What is the recommended protein intake for women?
According to the NHS Most adults need around 0.75g of protein per kilo of bodyweight. For the average woman this is 45g of protein ( based on 60kg in body weight ) That’s 2 portions a day.
A portion of tofu, fish, beef or chicken should fit into the palm of your hand. Alternative protein sources include soya beans, quinoa and pulses.
Between 40 and 50 years of age your muscle mass will start to decrease naturally. To reverse this aim for 1-1.2g of protein per kilo of body weight and increase weight bearing and strength exercises to build lean muscle mass.More muscle will fire up your metabolism and help you burn calories at rest.
How to use Eve Biology to control weight
Eve Biology Meal Replacements For Weight Control are 209 calories each, are packed with all the nutrition you need to balance hormones and improve gut health.
To lose weight
Calorie guidance is 1300. Replace breakfast and lunch with a shake. Snacks and dinner would equate to roughly 890 calories per day and be a balance of protein fibre, carbohydrates and healthy fats. With 2 shakes you'll be getting
- 50.8g of protein
- 10.6g of prebiotic fibre
- 10.6g of fat
- 24.4g of carbohydrates.
To maintain weight after weight loss
Calorie guidance is 1700. Replace either breakfast or lunch with a shake. Lunch, snacks and dinner would be roughly 1500 calories per day.I shake of 55g will give you
- 25.4g of protein
- 5.3g of prebiotic fibre
- 5.3g of fat
- 12.2g of carbohydrates.
What if you don't need to lose weight??
If you didn’t want to or need to lose weight then you can use Eve Biology shakes to rebalance hormones, increase energy and improve gut health by planning breakfast, lunch and dinner around 1600 calories with 209 calorie shake as a snack.
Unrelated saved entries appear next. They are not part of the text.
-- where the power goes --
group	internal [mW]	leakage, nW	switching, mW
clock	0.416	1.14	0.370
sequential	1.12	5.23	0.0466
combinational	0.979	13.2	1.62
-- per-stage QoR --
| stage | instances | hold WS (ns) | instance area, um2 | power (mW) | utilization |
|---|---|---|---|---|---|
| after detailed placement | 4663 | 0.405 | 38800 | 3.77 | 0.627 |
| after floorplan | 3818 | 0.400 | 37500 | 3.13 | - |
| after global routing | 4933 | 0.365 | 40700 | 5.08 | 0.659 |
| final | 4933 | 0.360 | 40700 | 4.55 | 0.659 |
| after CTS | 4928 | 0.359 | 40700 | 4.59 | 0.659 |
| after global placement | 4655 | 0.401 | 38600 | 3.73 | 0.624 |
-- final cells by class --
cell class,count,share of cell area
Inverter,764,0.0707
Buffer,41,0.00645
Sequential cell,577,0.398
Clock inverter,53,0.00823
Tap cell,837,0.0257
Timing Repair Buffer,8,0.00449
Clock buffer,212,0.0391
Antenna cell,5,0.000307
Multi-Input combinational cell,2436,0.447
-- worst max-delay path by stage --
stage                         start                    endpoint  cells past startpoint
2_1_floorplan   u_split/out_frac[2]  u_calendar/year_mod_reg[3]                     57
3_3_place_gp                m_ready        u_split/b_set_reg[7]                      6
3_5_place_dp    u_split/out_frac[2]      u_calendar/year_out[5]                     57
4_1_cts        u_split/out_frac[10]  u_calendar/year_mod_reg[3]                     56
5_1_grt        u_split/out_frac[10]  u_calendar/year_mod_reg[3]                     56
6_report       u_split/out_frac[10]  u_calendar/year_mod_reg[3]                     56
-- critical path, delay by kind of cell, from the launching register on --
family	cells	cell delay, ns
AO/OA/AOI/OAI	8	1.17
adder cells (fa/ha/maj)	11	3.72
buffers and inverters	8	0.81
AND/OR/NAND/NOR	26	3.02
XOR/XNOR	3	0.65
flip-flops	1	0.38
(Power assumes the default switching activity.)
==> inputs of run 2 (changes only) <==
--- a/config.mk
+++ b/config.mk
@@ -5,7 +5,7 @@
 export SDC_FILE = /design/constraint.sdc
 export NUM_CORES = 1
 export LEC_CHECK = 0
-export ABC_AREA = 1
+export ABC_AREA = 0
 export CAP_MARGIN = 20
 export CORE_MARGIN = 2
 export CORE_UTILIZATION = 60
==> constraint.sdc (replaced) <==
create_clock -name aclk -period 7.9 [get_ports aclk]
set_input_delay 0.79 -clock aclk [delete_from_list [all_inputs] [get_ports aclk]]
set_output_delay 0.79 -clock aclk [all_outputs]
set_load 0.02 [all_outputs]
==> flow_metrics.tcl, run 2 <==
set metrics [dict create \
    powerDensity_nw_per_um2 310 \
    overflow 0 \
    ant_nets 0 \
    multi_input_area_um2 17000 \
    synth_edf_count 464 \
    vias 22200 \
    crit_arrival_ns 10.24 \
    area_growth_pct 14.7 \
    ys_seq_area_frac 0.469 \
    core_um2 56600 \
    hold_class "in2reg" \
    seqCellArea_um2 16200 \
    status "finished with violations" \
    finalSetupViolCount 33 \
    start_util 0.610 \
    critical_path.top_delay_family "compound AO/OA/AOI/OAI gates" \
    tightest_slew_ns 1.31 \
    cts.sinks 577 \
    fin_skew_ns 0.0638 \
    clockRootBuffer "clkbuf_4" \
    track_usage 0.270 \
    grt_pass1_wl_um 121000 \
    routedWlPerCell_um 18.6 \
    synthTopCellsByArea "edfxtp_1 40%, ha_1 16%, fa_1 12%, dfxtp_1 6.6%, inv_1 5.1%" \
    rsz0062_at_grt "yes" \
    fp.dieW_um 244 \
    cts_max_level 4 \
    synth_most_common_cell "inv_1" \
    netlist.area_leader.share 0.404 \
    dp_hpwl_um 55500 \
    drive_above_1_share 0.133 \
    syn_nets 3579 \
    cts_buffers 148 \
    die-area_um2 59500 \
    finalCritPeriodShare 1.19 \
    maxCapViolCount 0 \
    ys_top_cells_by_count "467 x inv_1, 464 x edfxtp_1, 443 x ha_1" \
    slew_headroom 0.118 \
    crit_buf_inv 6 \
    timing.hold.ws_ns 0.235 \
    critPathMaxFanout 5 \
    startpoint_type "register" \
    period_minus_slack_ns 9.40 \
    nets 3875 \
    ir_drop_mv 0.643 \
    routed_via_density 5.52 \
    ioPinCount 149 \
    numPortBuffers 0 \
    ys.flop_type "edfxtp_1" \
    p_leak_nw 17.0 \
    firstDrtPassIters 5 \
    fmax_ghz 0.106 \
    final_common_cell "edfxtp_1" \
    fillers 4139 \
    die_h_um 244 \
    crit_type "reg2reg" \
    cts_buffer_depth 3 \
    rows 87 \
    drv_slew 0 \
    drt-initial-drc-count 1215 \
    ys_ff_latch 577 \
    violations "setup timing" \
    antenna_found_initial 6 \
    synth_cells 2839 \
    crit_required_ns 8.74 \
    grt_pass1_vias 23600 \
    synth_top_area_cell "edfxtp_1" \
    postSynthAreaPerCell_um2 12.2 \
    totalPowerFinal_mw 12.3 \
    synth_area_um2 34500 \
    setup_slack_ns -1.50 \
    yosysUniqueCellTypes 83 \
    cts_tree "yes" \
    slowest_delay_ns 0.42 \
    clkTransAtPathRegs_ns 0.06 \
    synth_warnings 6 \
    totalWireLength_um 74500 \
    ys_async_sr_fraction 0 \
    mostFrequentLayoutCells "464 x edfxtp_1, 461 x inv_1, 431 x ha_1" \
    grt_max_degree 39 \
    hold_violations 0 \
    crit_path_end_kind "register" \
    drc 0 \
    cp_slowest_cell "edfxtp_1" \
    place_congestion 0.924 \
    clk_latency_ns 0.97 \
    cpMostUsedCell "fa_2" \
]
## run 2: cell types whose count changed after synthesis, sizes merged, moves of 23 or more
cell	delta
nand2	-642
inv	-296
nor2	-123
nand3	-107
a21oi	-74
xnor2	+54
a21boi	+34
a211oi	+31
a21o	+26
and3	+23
Use a meal planning app to plan macros
Meal planning apps are a great way to work out a personalised food plan. Try MyFitnessPal, EatThisMuch or Mealime
How much weight can I lose with diet shakes or a meal replacement shake?
Cutting your calorie intake by 500 calories per day on average, should see you lose 1 pound per week based on a pound of fat containing 3500 calories. If you're carrying a lot of extra weight or you're increasing your regular exercise routine then your first few weeks could see higher rate of weight loss.
NHS Exercise Guidelines
The absolute minimum exercise you should be doing recommended by the NHS is do strengthening activities that work all the major muscle groups at least 2 days a week PLUS At least 150 minutes of moderate intensity activity a week OR 75 minutes of vigorous intensity activity a week. Spread exercise evenly over 4 or 5 days a week, or do a little every day
The bottom Line
Both weight loss shakes and meal replacements can play their part in helping you to get to a healthier weight. Knowing what your calorie deficit needs to be to achieve a healthy weight, understanding how to balance your macros and micronutrients will make it much easier to select the right option for you and ensure your body is getting everything it needs.